---------- SUPPLIED DATA

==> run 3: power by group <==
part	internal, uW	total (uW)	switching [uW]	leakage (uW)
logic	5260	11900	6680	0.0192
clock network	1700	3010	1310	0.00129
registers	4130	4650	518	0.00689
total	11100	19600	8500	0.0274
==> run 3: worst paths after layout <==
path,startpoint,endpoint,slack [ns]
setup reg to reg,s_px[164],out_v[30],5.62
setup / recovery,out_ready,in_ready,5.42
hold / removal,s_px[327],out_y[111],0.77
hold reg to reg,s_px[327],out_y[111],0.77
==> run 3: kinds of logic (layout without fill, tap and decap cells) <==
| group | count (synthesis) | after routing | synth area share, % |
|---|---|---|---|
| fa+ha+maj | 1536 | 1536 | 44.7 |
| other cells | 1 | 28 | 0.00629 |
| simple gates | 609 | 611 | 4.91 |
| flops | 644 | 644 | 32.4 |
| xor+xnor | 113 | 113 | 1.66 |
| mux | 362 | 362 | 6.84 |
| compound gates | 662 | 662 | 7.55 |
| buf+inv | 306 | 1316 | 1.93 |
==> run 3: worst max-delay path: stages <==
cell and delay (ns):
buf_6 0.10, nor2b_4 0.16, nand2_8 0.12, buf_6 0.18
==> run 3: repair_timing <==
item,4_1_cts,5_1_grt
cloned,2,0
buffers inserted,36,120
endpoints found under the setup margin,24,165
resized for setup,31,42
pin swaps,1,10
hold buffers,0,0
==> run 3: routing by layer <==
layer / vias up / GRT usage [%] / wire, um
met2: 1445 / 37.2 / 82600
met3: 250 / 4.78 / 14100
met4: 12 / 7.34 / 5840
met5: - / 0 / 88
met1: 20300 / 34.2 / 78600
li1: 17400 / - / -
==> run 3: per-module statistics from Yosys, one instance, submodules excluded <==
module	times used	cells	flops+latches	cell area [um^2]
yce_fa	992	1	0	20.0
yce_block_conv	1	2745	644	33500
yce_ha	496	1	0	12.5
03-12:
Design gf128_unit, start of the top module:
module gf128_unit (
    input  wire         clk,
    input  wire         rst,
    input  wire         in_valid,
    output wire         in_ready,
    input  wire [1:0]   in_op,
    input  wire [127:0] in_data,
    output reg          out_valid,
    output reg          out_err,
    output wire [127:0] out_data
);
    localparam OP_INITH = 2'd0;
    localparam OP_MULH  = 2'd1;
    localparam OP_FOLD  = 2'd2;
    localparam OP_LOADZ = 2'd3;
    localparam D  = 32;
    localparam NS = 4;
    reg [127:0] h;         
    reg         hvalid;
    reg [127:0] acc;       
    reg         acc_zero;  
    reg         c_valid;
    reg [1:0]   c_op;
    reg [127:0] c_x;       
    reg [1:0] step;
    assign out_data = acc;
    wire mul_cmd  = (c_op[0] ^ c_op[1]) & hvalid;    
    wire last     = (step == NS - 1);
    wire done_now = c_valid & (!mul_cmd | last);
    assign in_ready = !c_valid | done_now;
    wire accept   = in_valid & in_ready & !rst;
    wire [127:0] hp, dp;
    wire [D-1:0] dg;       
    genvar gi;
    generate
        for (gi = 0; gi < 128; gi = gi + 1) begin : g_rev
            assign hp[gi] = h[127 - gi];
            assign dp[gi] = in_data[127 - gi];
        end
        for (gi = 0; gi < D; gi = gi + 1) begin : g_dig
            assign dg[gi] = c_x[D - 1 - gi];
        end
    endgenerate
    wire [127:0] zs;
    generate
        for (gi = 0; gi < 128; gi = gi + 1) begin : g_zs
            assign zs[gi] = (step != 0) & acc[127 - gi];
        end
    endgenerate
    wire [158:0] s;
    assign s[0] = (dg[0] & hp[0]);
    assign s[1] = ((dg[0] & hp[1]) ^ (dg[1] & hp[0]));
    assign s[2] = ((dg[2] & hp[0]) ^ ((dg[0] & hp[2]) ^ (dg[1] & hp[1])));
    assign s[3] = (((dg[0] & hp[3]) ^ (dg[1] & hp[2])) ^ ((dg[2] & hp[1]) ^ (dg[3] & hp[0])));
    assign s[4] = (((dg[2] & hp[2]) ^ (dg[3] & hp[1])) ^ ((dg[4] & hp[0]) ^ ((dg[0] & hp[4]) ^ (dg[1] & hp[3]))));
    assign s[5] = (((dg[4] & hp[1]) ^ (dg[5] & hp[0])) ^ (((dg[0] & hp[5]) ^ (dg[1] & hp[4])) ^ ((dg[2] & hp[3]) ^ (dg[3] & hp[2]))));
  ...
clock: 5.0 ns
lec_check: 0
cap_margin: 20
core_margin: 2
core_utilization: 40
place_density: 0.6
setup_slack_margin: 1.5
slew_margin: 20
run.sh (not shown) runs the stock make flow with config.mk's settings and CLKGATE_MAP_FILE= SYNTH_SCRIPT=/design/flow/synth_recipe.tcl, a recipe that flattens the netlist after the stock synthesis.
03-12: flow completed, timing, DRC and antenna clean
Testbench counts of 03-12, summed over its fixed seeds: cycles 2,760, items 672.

--------------------
---------- SUPPLIED DATA

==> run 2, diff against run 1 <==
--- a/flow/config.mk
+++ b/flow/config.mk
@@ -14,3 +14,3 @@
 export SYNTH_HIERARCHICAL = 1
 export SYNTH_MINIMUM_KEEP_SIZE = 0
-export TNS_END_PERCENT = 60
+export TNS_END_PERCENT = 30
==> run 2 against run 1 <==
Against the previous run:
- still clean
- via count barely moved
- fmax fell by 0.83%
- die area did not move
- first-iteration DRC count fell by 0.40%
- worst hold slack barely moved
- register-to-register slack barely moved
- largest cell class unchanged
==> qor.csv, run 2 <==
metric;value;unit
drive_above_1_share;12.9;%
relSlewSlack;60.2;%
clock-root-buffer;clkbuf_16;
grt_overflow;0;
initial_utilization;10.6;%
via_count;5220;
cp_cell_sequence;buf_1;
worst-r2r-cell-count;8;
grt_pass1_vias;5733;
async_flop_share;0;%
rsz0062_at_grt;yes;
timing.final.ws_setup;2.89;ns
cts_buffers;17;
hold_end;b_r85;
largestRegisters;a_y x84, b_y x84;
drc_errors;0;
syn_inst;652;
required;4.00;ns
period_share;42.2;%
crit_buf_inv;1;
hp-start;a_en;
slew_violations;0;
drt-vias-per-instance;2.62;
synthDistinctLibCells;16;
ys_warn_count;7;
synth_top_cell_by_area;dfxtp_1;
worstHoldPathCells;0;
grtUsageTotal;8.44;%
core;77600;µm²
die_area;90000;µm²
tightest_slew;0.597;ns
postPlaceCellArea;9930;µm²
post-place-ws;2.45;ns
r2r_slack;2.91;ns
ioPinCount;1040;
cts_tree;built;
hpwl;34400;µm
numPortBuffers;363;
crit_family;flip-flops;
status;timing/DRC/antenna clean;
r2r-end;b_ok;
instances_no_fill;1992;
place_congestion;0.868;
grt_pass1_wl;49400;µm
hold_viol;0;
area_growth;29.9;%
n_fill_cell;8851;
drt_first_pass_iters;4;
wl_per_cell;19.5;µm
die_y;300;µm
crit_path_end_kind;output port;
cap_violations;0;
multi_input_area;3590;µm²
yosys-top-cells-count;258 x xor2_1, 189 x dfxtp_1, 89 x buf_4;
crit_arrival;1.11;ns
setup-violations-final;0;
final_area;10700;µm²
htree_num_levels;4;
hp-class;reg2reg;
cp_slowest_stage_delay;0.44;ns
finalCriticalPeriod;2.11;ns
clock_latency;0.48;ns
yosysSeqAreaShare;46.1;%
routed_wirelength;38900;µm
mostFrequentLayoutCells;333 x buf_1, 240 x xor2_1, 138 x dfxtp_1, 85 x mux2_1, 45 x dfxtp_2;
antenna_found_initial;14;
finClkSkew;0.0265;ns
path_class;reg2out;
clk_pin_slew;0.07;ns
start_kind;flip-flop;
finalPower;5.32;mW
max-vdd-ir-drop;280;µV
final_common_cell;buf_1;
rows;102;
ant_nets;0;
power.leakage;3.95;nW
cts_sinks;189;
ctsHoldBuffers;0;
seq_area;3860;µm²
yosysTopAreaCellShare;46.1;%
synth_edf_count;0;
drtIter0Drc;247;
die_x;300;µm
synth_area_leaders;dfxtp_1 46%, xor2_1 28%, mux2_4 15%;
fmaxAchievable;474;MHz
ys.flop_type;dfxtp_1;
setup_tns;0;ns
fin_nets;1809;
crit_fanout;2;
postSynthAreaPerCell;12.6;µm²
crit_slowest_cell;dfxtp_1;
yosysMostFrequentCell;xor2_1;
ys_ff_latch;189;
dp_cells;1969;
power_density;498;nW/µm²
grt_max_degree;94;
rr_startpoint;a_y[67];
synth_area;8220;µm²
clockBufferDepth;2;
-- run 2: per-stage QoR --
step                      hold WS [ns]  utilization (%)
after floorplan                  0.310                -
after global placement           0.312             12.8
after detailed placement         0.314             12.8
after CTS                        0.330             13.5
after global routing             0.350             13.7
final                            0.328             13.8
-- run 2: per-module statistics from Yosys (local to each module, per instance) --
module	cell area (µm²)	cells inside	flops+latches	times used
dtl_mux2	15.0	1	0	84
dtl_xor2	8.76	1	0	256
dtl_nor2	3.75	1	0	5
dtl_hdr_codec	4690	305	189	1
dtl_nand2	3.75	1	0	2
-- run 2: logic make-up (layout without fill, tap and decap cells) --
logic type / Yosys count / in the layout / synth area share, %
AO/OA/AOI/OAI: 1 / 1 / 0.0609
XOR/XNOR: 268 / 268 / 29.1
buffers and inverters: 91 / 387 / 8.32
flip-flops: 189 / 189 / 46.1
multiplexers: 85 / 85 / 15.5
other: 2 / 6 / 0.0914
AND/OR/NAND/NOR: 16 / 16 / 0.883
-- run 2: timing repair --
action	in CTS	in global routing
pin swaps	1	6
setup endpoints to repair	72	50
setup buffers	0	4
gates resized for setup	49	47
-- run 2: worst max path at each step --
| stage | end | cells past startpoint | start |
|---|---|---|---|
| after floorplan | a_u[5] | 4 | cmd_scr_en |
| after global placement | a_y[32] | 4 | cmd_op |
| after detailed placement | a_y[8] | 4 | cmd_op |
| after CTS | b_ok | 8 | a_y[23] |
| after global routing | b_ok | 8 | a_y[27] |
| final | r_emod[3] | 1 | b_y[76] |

--------------------

• TASK DESCRIPTION:
Set down again, word for word, the stretch of records from the line with "finClkSkew;0.0265;ns" to the line with "hold WS [ns]", both of those lines included.

• RESPONSE BOX:
finClkSkew;0.0265;ns
path_class;reg2out;
clk_pin_slew;0.07;ns
start_kind;flip-flop;
finalPower;5.32;mW
max-vdd-ir-drop;280;µV
final_common_cell;buf_1;
rows;102;
ant_nets;0;
power.leakage;3.95;nW
cts_sinks;189;
ctsHoldBuffers;0;
seq_area;3860;µm²
yosysTopAreaCellShare;46.1;%
synth_edf_count;0;
drtIter0Drc;247;
die_x;300;µm
synth_area_leaders;dfxtp_1 46%, xor2_1 28%, mux2_4 15%;
fmaxAchievable;474;MHz
ys.flop_type;dfxtp_1;
setup_tns;0;ns
fin_nets;1809;
crit_fanout;2;
postSynthAreaPerCell;12.6;µm²
crit_slowest_cell;dfxtp_1;
yosysMostFrequentCell;xor2_1;
ys_ff_latch;189;
dp_cells;1969;
power_density;498;nW/µm²
grt_max_degree;94;
rr_startpoint;a_y[67];
synth_area;8220;µm²
clockBufferDepth;2;
-- run 2: per-stage QoR --
step                      hold WS [ns]  utilization (%)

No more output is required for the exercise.